> _Exercise description_
Wherever the word "arrival" turns up in a line of the entries, copy that line.
Start of Data to process
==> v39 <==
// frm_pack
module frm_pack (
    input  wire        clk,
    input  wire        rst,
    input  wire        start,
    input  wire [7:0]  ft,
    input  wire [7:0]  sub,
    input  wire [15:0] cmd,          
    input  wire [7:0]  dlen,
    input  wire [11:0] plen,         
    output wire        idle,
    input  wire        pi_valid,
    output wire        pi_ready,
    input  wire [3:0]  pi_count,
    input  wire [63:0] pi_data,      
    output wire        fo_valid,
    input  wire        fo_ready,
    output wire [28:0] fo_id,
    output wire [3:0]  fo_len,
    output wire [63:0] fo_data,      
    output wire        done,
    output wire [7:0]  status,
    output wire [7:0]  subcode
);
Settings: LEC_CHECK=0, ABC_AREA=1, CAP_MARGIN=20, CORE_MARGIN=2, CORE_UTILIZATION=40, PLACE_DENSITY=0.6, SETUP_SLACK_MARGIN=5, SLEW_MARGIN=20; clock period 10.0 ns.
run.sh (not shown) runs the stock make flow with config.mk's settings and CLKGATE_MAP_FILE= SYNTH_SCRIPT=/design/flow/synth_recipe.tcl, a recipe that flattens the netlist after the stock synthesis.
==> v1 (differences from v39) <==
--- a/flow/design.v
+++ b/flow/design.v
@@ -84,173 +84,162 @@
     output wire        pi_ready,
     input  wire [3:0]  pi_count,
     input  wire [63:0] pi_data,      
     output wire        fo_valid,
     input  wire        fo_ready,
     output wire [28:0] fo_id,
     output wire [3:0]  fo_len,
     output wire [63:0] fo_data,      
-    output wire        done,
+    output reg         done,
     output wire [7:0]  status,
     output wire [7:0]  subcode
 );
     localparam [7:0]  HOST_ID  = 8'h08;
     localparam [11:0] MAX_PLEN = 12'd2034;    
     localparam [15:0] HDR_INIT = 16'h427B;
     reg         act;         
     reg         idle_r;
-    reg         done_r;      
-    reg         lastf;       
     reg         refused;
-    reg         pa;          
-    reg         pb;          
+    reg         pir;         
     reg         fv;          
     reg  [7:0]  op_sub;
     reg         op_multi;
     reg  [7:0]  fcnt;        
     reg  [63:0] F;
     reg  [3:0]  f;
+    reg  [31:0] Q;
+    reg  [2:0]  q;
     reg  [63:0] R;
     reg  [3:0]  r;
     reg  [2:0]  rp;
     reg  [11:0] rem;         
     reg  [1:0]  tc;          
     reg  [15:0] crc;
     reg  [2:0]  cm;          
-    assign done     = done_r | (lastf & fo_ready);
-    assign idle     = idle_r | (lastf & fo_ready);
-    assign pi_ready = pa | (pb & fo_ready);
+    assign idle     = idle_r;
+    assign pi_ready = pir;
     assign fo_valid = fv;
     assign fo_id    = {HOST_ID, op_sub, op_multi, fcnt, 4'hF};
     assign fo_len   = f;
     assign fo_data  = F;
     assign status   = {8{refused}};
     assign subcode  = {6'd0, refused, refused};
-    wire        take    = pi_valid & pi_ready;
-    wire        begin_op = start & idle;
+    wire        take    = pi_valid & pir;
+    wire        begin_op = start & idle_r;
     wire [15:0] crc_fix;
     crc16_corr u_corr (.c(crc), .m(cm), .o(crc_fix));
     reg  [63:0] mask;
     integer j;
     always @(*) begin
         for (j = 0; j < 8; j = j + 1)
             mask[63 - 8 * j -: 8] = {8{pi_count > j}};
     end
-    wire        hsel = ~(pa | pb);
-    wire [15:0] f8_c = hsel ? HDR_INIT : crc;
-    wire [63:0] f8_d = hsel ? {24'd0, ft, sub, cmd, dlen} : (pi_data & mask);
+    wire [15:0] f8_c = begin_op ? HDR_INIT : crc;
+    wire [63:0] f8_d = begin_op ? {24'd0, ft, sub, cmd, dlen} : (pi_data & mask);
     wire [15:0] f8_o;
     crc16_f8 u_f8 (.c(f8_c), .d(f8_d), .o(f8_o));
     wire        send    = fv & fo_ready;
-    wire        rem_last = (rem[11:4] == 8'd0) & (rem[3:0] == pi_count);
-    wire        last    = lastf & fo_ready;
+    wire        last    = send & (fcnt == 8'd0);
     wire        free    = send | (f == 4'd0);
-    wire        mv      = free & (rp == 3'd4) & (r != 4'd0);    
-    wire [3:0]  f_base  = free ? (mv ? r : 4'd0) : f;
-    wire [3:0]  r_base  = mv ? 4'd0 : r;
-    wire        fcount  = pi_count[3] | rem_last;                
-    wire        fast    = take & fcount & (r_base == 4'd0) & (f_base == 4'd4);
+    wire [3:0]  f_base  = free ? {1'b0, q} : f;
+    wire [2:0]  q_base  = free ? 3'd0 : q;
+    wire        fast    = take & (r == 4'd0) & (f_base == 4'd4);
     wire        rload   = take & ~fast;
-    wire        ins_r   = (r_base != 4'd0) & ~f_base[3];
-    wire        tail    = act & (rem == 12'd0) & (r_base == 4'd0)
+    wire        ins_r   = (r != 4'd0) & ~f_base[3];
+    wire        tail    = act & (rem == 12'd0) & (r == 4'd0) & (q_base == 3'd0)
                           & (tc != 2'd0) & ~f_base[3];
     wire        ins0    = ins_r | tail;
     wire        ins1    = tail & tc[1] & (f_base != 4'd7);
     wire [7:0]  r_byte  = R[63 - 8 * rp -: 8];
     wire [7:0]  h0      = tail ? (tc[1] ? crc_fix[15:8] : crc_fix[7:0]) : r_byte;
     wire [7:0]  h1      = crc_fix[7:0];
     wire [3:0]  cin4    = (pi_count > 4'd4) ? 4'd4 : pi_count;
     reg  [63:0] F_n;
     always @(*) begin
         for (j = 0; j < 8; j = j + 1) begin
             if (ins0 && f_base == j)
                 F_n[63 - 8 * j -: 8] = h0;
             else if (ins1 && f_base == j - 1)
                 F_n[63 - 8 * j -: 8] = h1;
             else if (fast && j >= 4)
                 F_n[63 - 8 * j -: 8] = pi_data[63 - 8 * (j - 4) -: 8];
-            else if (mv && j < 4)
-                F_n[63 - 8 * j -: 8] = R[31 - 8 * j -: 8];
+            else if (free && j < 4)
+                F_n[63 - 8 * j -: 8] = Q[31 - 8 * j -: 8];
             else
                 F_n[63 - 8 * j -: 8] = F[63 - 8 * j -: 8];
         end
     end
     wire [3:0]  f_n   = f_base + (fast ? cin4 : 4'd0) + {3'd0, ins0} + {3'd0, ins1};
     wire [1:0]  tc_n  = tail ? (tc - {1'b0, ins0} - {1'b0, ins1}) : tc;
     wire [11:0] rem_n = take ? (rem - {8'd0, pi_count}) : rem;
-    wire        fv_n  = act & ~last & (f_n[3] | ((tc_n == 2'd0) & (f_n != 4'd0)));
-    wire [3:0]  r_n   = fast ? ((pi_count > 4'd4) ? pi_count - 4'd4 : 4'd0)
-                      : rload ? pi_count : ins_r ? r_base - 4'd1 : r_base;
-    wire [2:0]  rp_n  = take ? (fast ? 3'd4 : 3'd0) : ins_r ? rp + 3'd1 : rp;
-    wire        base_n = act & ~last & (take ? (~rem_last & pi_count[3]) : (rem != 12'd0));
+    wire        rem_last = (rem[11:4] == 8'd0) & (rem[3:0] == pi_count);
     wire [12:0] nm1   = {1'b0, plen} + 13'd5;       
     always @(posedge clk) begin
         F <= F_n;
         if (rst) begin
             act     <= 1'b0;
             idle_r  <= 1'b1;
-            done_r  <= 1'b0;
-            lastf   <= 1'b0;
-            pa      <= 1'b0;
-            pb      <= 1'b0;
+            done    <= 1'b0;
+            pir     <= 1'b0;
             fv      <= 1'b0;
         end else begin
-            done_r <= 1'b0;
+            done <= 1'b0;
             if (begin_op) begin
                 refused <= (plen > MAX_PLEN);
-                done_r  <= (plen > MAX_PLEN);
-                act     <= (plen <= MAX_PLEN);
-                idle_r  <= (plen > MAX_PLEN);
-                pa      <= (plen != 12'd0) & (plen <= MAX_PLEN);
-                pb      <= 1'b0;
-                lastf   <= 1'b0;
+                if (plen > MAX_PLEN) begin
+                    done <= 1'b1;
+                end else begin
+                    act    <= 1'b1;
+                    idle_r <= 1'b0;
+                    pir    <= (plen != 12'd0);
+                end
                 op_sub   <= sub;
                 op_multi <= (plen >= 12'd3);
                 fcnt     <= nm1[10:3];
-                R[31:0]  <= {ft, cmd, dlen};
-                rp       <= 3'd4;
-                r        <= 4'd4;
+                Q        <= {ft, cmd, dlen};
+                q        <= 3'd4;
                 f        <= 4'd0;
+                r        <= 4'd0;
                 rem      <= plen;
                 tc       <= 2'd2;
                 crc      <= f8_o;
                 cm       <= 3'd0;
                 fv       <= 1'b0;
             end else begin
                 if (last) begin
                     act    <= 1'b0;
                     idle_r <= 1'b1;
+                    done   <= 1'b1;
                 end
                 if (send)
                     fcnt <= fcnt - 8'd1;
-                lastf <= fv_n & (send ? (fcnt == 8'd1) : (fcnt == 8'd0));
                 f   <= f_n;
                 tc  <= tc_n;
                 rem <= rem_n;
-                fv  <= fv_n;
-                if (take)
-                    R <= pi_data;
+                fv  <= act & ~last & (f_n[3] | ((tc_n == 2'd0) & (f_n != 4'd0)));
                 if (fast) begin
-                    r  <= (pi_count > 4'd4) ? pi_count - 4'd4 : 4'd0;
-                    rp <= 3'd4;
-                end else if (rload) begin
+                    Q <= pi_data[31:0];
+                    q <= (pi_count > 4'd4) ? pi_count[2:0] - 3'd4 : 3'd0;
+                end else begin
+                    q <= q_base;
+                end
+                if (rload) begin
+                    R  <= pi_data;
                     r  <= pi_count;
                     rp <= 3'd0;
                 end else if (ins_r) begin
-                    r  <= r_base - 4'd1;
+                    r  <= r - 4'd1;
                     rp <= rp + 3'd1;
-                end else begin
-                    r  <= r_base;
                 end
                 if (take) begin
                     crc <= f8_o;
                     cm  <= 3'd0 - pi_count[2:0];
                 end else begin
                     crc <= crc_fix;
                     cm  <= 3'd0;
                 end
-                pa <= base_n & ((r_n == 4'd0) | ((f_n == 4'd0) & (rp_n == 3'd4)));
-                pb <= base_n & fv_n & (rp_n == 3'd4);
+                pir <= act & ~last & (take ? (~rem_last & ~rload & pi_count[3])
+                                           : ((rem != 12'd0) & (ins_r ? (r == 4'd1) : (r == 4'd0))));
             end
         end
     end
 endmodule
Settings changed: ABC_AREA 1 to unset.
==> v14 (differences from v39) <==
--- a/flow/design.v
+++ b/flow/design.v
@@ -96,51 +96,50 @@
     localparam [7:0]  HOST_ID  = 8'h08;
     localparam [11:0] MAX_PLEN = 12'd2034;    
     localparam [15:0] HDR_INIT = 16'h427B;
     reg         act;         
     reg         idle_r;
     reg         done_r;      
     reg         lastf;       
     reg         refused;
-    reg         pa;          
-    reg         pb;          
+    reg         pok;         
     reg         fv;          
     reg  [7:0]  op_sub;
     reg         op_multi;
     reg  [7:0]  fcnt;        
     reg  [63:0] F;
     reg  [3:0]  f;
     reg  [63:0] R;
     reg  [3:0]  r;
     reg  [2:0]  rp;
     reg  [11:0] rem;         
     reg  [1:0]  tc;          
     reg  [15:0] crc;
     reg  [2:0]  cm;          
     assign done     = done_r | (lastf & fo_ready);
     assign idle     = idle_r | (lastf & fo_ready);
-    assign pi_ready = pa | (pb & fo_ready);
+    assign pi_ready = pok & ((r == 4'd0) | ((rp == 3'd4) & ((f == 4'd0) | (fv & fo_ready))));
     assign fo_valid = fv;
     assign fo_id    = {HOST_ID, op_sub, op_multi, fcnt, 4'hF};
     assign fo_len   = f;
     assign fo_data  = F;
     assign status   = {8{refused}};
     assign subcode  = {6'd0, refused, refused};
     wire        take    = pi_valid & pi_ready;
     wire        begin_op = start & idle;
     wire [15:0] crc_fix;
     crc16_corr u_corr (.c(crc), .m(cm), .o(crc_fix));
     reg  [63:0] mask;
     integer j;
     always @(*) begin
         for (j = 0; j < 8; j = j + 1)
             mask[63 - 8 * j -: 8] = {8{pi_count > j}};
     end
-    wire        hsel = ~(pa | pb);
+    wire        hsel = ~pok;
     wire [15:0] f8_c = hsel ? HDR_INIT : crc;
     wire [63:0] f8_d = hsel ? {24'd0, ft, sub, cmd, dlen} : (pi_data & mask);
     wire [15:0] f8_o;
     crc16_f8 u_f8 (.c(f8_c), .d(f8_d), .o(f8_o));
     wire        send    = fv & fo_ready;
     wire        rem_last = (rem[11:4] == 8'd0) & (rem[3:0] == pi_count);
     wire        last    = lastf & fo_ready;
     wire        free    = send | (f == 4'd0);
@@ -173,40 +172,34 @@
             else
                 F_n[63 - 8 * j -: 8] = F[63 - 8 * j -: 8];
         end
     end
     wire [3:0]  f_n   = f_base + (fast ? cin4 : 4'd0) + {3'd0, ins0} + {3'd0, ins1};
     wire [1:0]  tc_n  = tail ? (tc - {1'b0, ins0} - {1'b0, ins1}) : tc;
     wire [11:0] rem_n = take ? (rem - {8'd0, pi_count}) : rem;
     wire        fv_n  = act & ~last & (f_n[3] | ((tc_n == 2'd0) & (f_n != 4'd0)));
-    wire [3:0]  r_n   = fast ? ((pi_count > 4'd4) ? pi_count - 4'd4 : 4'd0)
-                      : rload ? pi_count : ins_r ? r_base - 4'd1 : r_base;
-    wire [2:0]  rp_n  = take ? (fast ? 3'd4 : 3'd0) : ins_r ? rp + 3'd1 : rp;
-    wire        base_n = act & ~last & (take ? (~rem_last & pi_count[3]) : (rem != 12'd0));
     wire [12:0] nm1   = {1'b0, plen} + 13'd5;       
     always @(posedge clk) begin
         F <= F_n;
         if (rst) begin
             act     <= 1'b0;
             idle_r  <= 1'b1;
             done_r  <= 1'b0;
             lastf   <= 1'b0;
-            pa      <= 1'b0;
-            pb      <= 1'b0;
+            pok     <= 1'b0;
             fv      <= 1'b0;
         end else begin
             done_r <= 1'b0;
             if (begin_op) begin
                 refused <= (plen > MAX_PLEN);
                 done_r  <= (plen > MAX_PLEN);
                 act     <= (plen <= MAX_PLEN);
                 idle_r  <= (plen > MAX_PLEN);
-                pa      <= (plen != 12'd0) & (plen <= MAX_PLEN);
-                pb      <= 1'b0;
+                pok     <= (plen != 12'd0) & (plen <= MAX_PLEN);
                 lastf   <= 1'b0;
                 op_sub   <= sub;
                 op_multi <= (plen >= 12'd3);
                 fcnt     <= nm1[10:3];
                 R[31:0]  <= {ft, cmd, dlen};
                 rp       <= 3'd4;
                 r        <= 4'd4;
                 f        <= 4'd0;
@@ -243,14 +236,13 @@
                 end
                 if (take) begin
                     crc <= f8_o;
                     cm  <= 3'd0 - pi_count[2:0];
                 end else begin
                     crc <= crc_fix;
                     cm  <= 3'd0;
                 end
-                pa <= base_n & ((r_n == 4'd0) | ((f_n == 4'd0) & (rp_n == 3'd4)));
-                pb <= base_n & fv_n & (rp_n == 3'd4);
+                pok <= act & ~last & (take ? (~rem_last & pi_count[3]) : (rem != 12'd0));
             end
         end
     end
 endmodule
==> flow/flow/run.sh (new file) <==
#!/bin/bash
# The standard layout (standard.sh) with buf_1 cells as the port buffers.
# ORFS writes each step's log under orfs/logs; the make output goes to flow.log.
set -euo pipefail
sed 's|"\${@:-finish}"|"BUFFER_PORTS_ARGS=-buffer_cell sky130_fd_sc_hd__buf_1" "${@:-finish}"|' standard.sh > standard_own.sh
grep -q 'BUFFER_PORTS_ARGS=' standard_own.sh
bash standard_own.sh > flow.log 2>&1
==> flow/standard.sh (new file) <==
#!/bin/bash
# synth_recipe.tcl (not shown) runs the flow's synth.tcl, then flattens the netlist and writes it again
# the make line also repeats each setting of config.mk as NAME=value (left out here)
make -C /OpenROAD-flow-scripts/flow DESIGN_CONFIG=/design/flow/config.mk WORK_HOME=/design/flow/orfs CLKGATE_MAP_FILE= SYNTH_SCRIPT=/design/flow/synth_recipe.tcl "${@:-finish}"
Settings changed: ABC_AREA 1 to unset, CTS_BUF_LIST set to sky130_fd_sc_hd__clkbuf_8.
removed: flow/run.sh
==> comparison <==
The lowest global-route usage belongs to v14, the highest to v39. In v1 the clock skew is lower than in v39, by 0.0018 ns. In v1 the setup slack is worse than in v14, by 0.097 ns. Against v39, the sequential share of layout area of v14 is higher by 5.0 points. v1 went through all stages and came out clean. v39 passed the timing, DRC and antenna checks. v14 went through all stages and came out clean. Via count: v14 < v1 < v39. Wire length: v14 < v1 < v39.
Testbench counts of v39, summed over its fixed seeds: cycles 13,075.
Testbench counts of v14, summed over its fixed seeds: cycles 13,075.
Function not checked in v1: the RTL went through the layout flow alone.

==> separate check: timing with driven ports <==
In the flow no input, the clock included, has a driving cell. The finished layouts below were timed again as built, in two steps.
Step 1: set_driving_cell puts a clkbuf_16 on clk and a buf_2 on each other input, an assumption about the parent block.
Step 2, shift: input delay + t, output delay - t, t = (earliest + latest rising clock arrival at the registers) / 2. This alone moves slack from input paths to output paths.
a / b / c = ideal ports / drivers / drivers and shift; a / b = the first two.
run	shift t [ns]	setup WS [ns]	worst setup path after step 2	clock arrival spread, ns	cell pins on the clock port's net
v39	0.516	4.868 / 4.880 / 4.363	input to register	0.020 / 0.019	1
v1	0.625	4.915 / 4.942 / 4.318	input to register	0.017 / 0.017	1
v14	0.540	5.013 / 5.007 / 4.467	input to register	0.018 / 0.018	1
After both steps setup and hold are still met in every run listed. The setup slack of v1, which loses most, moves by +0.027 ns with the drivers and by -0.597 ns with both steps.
End of Data to process
> _Answer for the task_
Step 2, shift: input delay + t, output delay - t, t = (earliest + latest rising clock arrival at the registers) / 2. This alone moves slack from input paths to output paths.
run	shift t [ns]	setup WS [ns]	worst setup path after step 2	clock arrival spread, ns	cell pins on the clock port's net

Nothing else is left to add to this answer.